We noticed immediately that our Twitter sampled dataset had a much higher count of the vocabulary size between the Wikipedia social network versus our Twitter dataset. This additional vocabulary size seemed to be coming from the trend on Twitter of either intentionally misspelling words for ironic / humourous purposes, or as a way to express the timing of how long vowels would get drawn out, such as "aaaaahhhhh", or "uhh ohhhhh", and the hundreds other possible variations on those sounds. 

Contrast this to Wikipedia's social network, where at the time of the data collection, their discourse seemed to comprise of a much more formal way of communicating, similar to the habits of email correspondence.

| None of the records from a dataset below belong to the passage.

[config.mk]
export PLATFORM = sky130hd
export DESIGN_NAME = lcd_refresh_ctrl
export DESIGN_NICKNAME = d
export VERILOG_FILES = /design/src/rtl/lcd_refresh_ctrl.sv
export SDC_FILE = /design/constraint.sdc
export NUM_CORES = 1
export LEC_CHECK = 0
export BUFFER_PORTS_ARGS = -buffer_cell sky130_fd_sc_hd__buf_4
export CAP_MARGIN = 40
export CORE_MARGIN = 2
export CORE_UTILIZATION = 55
export CTS_CLUSTER_SIZE = 14
export DETAILED_ROUTE_END_ITERATION = 6
export GPL_ROUTABILITY_DRIVEN = 0
export HOLD_SLACK_MARGIN = 0.03
export PLACE_DENSITY = 0.75
export SYNTH_ARGS = -nofsm -noshare
export SYNTH_HDL_FRONTEND = slang
export SYNTH_SLANG_ARGS = --single-unit
export TNS_END_PERCENT = 1
[constraint.sdc]
create_clock -name clk -period 5.2 [get_ports clk]
set_input_delay 0 -clock clk [delete_from_list [all_inputs] [get_ports clk]]
set_output_delay 0 -clock clk [all_outputs]
set_load 0.05 [all_outputs]
==> src/rtl/alu_pkg.sv <==
// Shared types and constants for the RV32I integer ALU.
package alu_pkg;

  localparam int DATA_W  = 32;
  localparam int SHAMT_W = 5;

  // Operation select; encodings match the aluop field driven by the decoder.
  typedef enum logic [2:0] {
    alu_add = 3'b000,
    alu_sll = 3'b001,
    alu_sra = 3'b010,
    alu_sub = 3'b011,
    alu_xor = 3'b100,
    alu_srl = 3'b101,
    alu_or  = 3'b110,
    alu_and = 3'b111
  } alu_ops_t;

  // Barrel shifter controls derived from the opcode.
  typedef struct packed {
    logic left;   // 1: shift toward MSB, zero fill
    logic arith;  // 1: right shift fills with the operand sign bit
  } shift_ctrl_t;

  // Map an opcode to shifter controls; non-shift opcodes yield a don't-care
  // right logical shift whose result the result mux never selects.
  function automatic shift_ctrl_t shift_ctrl(input alu_ops_t op);
    shift_ctrl_t c;
    c.left  = (op == alu_sll);
    c.arith = (op == alu_sra);
    return c;
  endfunction

endpackage
==> config.mk <==
export PLATFORM = sky130hd
export DESIGN_NAME = add_arbiter_flat
export DESIGN_NICKNAME = d
export VERILOG_FILES = /design/src/rtl/add_arbiter_if.sv /design/src/rtl/add_arbiter.sv /design/src/flat_wrapper.sv
export SDC_FILE = /design/constraint.sdc
export NUM_CORES = 1
export LEC_CHECK = 0
export CORE_MARGIN = 8
export CORE_UTILIZATION = 30
export DETAILED_ROUTE_END_ITERATION = 8
export SLEW_MARGIN = 0
export SYNTH_ARGS = -nofsm -noshare
export SYNTH_HDL_FRONTEND = slang
export SYNTH_SLANG_ARGS = --single-unit
==> constraint.sdc <==
create_clock -name clk -period 4.8 [get_ports clk]
set_input_delay 0.96 -clock clk [delete_from_list [all_inputs] [get_ports clk]]
set_output_delay 0.96 -clock clk [all_outputs]
set_load 0.005 [all_outputs]
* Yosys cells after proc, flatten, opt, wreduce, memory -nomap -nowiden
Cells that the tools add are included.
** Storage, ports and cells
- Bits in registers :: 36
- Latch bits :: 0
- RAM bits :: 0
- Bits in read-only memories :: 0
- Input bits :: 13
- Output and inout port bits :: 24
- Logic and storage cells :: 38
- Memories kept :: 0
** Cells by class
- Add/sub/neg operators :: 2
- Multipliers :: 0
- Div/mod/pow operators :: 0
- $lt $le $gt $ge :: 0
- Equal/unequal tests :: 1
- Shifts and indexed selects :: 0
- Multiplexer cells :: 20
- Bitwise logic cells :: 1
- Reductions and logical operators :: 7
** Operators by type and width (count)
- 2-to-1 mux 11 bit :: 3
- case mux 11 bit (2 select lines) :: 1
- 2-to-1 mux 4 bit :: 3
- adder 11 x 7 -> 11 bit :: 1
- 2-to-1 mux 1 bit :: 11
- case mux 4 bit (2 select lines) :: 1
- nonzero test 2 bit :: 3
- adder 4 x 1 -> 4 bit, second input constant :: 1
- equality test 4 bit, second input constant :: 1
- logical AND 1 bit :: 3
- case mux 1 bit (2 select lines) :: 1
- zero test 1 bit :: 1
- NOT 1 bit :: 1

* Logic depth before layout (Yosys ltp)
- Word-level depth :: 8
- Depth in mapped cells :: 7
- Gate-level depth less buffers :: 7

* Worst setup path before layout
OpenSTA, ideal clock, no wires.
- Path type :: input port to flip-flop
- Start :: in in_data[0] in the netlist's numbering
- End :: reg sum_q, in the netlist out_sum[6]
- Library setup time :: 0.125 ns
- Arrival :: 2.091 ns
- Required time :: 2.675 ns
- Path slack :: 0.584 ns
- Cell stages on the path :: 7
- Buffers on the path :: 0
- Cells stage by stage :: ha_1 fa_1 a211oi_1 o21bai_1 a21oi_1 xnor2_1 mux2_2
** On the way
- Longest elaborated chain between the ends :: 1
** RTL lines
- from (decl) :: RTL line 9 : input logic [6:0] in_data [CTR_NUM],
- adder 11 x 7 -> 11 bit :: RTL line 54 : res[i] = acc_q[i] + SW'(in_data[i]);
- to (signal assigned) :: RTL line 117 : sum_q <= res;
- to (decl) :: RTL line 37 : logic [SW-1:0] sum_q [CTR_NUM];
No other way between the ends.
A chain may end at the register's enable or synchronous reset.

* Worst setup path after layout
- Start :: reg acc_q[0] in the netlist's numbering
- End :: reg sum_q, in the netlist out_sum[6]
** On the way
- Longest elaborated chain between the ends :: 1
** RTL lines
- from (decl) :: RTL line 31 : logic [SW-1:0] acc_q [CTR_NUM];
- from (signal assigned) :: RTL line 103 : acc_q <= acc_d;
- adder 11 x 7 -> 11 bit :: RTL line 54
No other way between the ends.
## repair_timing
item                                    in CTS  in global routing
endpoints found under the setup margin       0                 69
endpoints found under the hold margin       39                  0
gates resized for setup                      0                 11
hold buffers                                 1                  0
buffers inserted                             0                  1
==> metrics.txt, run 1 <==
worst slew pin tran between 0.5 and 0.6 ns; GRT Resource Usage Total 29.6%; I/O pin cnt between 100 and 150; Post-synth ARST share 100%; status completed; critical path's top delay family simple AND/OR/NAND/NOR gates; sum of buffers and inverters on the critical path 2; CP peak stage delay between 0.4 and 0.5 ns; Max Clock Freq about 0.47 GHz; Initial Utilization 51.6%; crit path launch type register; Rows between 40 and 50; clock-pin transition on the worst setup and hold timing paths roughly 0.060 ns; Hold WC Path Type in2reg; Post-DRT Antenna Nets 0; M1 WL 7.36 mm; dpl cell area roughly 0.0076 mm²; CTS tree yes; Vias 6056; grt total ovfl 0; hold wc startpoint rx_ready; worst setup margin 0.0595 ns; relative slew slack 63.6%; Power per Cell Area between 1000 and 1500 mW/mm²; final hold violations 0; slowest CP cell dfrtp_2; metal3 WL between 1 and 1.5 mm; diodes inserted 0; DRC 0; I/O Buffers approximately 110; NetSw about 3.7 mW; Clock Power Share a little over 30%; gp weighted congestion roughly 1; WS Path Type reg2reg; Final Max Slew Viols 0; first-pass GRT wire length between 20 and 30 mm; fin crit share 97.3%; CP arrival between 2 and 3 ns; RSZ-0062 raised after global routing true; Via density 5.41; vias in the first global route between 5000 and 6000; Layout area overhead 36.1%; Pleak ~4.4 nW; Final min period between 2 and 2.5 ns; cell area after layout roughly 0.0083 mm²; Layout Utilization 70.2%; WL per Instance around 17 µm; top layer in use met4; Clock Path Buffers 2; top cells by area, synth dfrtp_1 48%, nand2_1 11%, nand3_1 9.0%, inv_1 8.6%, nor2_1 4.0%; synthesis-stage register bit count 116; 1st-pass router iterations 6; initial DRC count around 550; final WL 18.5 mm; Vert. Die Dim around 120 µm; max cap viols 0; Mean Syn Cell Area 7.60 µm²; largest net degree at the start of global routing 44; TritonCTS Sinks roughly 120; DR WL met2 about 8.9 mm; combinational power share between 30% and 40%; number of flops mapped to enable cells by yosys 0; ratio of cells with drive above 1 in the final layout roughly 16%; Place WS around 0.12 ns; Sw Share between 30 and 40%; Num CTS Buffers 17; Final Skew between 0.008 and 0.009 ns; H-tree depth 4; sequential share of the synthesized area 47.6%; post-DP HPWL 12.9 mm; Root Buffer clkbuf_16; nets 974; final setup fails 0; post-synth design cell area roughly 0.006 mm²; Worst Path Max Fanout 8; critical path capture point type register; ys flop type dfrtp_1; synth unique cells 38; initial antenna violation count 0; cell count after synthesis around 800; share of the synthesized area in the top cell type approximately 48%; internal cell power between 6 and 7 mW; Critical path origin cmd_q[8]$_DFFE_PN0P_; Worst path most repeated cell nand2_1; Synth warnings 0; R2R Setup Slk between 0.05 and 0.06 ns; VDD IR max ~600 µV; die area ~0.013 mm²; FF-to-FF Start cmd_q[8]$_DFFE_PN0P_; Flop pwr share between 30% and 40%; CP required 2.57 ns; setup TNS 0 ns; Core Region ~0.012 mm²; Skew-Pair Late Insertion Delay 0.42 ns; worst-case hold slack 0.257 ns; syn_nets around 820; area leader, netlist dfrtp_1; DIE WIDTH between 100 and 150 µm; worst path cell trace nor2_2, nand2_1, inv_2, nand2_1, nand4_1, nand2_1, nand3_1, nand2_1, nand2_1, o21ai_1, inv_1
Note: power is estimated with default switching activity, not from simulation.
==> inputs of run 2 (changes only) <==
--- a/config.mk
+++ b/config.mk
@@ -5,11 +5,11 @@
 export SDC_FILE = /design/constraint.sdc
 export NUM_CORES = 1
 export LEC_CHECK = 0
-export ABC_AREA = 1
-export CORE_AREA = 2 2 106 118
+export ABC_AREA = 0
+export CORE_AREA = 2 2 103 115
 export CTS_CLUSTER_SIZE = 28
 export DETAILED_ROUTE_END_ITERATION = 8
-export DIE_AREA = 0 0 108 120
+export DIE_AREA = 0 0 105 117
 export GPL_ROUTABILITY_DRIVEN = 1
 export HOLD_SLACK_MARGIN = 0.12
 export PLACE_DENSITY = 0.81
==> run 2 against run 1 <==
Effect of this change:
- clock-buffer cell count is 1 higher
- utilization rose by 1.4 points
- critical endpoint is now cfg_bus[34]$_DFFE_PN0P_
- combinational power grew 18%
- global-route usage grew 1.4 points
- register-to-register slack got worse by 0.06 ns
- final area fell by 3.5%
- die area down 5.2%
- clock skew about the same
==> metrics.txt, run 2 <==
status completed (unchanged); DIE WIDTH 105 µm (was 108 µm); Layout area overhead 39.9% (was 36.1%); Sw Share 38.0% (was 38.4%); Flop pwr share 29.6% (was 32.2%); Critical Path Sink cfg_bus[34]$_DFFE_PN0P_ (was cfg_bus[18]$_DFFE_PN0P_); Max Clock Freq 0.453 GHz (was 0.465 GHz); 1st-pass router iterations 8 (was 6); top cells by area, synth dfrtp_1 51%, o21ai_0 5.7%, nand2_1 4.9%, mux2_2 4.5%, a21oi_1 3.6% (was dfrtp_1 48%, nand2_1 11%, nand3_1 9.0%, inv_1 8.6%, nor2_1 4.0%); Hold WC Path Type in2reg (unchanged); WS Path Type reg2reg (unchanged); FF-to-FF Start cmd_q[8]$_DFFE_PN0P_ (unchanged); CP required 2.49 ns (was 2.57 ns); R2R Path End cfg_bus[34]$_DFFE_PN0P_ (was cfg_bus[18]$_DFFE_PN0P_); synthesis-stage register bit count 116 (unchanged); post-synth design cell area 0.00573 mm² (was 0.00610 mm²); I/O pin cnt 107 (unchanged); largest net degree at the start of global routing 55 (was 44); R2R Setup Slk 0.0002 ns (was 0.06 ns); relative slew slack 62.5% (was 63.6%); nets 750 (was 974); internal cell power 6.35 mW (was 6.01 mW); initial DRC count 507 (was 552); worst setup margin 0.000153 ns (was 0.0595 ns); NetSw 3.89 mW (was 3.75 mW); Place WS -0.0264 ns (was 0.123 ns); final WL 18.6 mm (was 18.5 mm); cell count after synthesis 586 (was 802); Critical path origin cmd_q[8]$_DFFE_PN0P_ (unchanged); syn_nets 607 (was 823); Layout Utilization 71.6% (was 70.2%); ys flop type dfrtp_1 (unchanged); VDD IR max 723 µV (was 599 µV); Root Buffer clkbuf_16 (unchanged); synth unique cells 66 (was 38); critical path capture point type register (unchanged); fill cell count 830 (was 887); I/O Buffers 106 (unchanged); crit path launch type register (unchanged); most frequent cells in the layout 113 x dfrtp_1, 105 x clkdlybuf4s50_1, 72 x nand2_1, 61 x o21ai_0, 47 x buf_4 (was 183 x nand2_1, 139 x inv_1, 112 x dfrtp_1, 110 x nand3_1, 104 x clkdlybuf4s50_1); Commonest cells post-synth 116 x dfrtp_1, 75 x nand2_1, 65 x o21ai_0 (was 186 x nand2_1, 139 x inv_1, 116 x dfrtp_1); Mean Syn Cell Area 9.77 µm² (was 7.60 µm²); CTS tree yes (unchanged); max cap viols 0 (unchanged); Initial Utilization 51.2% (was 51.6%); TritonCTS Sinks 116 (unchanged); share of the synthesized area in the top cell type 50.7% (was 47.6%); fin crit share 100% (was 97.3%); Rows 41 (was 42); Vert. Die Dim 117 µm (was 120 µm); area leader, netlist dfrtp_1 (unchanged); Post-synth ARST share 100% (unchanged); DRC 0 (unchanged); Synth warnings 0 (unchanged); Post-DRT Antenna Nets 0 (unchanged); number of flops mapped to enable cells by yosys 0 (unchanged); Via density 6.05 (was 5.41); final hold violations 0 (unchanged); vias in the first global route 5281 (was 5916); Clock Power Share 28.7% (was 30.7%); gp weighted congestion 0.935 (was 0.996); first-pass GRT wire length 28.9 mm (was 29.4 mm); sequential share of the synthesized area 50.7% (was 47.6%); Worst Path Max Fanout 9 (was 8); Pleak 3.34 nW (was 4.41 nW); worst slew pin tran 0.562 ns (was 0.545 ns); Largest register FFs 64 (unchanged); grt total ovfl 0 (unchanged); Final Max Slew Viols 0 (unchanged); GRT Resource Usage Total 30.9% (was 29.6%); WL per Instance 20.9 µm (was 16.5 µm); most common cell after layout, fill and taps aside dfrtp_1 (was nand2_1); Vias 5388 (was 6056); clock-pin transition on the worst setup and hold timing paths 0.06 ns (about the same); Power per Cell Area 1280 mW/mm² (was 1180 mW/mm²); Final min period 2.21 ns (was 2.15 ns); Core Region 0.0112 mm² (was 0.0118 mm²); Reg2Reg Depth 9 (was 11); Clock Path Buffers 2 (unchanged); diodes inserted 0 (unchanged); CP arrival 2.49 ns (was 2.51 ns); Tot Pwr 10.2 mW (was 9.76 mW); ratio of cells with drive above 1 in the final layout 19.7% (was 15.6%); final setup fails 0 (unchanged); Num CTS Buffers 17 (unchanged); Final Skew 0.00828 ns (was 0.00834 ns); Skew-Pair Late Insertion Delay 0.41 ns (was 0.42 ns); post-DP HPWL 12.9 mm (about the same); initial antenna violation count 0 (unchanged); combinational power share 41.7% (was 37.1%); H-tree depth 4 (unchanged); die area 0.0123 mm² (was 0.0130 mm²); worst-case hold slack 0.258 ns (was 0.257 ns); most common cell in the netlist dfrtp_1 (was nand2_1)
<file path="config.mk">
export PLATFORM = sky130hd
export DESIGN_NAME = parking_slot_manager
export DESIGN_NICKNAME = d
export VERILOG_FILES = /design/src/rtl/parking_pkg.sv /design/src/rtl/parking_free_slot_finder.sv /design/src/rtl/parking_slot_manager.sv
export SDC_FILE = /design/constraint.sdc
export NUM_CORES = 1
export LEC_CHECK = 0
export CAP_MARGIN = 20
export CORE_MARGIN = 1.5
export CORE_UTILIZATION = 51
export CTS_BUF_LIST = sky130_fd_sc_hd__clkbuf_8
export CTS_CLUSTER_DIAMETER = 60
export DETAILED_ROUTE_END_ITERATION = 10
export PLACE_DENSITY = 0.8
export SYNTH_ARGS = -nofsm -noshare
export SYNTH_HDL_FRONTEND = slang
export SYNTH_SLANG_ARGS = --single-unit
</file>
<file path="constraint.sdc">
create_clock -name clk -period 2.3 [get_ports clk]
set_clock_uncertainty 0.1 [all_clocks]
set_input_delay 0.575 -clock clk [delete_from_list [all_inputs] [get_ports clk]]
set_output_delay 0.575 -clock clk [all_outputs]
set_load 0.03 [all_outputs]
</file>
### config.mk
export PLATFORM = sky130hd
export DESIGN_NAME = pulse_period_meter
export DESIGN_NICKNAME = d
export VERILOG_FILES = /design/src/rtl/pulse_period_meter.sv
export SDC_FILE = /design/constraint.sdc
export NUM_CORES = 1
export LEC_CHECK = 0
export ABC_AREA = 0
export CAP_MARGIN = 20
export CELL_PAD_IN_SITES_DETAIL_PLACEMENT = 1
export CELL_PAD_IN_SITES_GLOBAL_PLACEMENT = 1
export CORE_MARGIN = 2
export CORE_UTILIZATION = 41
export DETAILED_ROUTE_END_ITERATION = 6
export PLACE_DENSITY = 0.73
export SYNTH_ARGS = -nofsm -noshare
export SYNTH_HDL_FRONTEND = slang
export SYNTH_SLANG_ARGS = --single-unit
### constraint.sdc
create_clock -name clk -period 1.99 [get_ports clk]
set_input_delay 0.2985 -clock clk [delete_from_list [all_inputs] [get_ports clk]]
set_output_delay 0.2985 -clock clk [all_outputs]
set_load 0.02 [all_outputs]
===== src/rtl/irrigation_scheduler.sv =====
// Irrigation sequencing controller: sprinkler/drip valve timing, soak pause,
// hysteretic tank refill and alarm-driven FAULT hold-off.
module irrigation_scheduler #(
  parameter int unsigned TW         = 8,
  parameter int unsigned SPRINKLE_S = 30,
  parameter int unsigned DRIP_S     = 60,
  parameter int unsigned SOAK_S     = 20,
  parameter int unsigned CLEAR_S    = 2
) (
  input  logic          clk,
  input  logic          reset,
  input  logic          tick_1s,
  input  logic          soil_dry,
  input  logic          air_dry,
  input  logic          temp_hot,
  input  logic          lvl_h,
  input  logic          lvl_m,
  input  logic          lvl_l,
  input  logic          alarm,
  output logic          va,
  output logic          vg,
  output logic          fill,
  output logic [2:0]    state,
  output logic [TW-1:0] remaining,
  output logic [7:0]    runs
);

  typedef enum logic [2:0] {
    IDLE     = 3'd0,
    SPRINKLE = 3'd1,
    DRIP     = 3'd2,
    SOAK     = 3'd3,
    FAULT    = 3'd4
  } stateT;

  // Run lengths truncated to the timer width; a zero length behaves as one tick.
  localparam logic [TW-1:0] sprinkleLoad = (TW'(SPRINKLE_S) == '0) ? TW'(1) : TW'(SPRINKLE_S);
  localparam logic [TW-1:0] dripLoad     = (TW'(DRIP_S) == '0)     ? TW'(1) : TW'(DRIP_S);
  localparam logic [TW-1:0] soakLoad     = (TW'(SOAK_S) == '0)     ? TW'(1) : TW'(SOAK_S);

  localparam int unsigned   CW        = (CLEAR_S < 2) ? 1 : $clog2(CLEAR_S + 1);
  localparam logic [CW-1:0] clearLast = CW'((CLEAR_S > 0) ? CLEAR_S - 1 : 0);

  stateT         curState;
  logic [CW-1:0] clearCnt;
  logic          entry;
  logic          tickLive;

  // The first cycle of a timed state never consumes a tick.
  assign tickLive = tick_1s && !entry;

  assign state = curState;
  assign va    = (curState == SPRINKLE);
  assign vg    = (curState == DRIP);

  always_ff @(posedge clk) begin
    if (reset) begin
      curState  <= IDLE;
      remaining <= '0;
      runs      <= '0;
      fill      <= 1'b0;
      clearCnt  <= '0;
      entry     <= 1'b0;
    end else begin
      entry <= 1'b0;

      // Refill hysteresis: high probe clears, a missing low/mid probe sets.
      if (alarm || curState == FAULT) fill <= 1'b0;
      else if (lvl_h)                 fill <= 1'b0;
      else if (!lvl_l || !lvl_m)      fill <= 1'b1;

      if (alarm) begin
        curState  <= FAULT;
        remaining <= '0;
        clearCnt  <= '0;
      end else begin
        case (curState)
          IDLE: begin
            if (lvl_m && soil_dry) begin
              curState  <= SPRINKLE;
              remaining <= sprinkleLoad;
              entry     <= 1'b1;
            end else if (lvl_m && (air_dry || temp_hot)) begin
              curState  <= DRIP;
              remaining <= dripLoad;
              entry     <= 1'b1;
            end
          end
          SPRINKLE, DRIP: begin
            if (!lvl_m) begin
              curState  <= SOAK;
              remaining <= soakLoad;
              entry     <= 1'b1;
            end else if (tickLive) begin
              if (remaining == TW'(1)) begin
                curState  <= SOAK;
                remaining <= soakLoad;
                entry     <= 1'b1;
                runs      <= runs + 8'd1;
              end else begin
                remaining <= remaining - TW'(1);
              end
            end
          end
          SOAK: begin
            if (tickLive) begin
              if (remaining == TW'(1)) begin
                curState  <= IDLE;
                remaining <= '0;
              end else begin
                remaining <= remaining - TW'(1);
              end
            end
          end
          FAULT: begin
            if (tick_1s) begin
              if (clearCnt == clearLast) begin
                curState  <= SOAK;
                remaining <= soakLoad;
                entry     <= 1'b1;
                clearCnt  <= '0;
              end else begin
                clearCnt <= clearCnt + CW'(1);
              end
            end
          end
          default: begin
            curState  <= IDLE;
            remaining <= '0;
          end
        endcase
      end
    end
  end

endmodule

For this reason, we were hoping to find a network cluster that would have a low "misspelling rate" as a proxy for determining a similar formal communication style to the Wikipedia dataset.

In [12]:
import pandas as pd
from autocorrect import Speller
spell = Speller(lang='en')
from nltk import download, tokenize, word_tokenize 
from nltk.corpus import stopwords
stop_words = stopwords.words('english')

In [3]:
def is_mispelling(word):
    return spell(word) != word

In [2]:
def number_of_mispellings(words):
    if len(words)==0:
        return 0
    
    count = 0
    for word in words:
        if is_mispelling(word):
            count += 1
    return count

In [7]:
def preprocess_word(doc):
    doc = doc.lower()  # Lower the text.
    doc = word_tokenize(doc)  # Split into words.
    doc = [w for w in doc if not w in stop_words]  # Remove stopwords.
    doc = [w for w in doc if w.isalpha()]  # Remove numbers and punctuation.
    while (doc.count('n')): 
        doc.remove('n') 
    while (doc.count('br')): 
        doc.remove('br') 
    return doc

### Warning: this cell takes a *long* time to run. Like a whole day.

In [8]:
# generate Misspelling.csv
sample_tweets_df = pd.read_csv('sample_with_label_and_clusters.csv')
sample_tweets_df['TweetTextNew'] = sample_tweets_df['TweetText'].apply(preprocess_word)
sample_tweets_df['MisspelledWordsCount'] = sample_tweets_df['TweetTextNew'].apply(number_of_mispellings)
sample_tweets_df['MisspellRate'] = sample_tweets_df['MisspelledWordsCount']/sample_tweets_df['WordsCount']
# remove NaNs
sample_tweets_df = sample_tweets_df[sample_tweets_df['MisspellRate'] == sample_tweets_df['MispellRate']]
sample_tweets_df[['TweetID','MisspellRate','MisspelledWordsCount','WordsCount','K5','K8','K10','K12']].to_csv('data/Misspelling.csv')

In [30]:
# read in Misspelling.csv
sample_tweets_df = pd.read_csv('data/Misspelling.csv')

In [33]:
sample_tweets_df.groupby('K5')['WordsCount'].sum() / sample_tweets_df.groupby('K5')['MisspelledWordsCount'].sum()

K5
0    10.031610
1    10.520557
2    10.492694
3     9.826167
4    10.352032
dtype: float64

As you can see above, there really was not any noticeable difference between the different network clusters and a misspelling rate. We expect that this could be because, although there anecdotally seems to exist different communities on Twitter that are using their accounts in a more professional setting, such as the blue-check journalists, they were not well-represented in the noise of our API listener, this was probably especially the case given the vulgarity in many of our seed words.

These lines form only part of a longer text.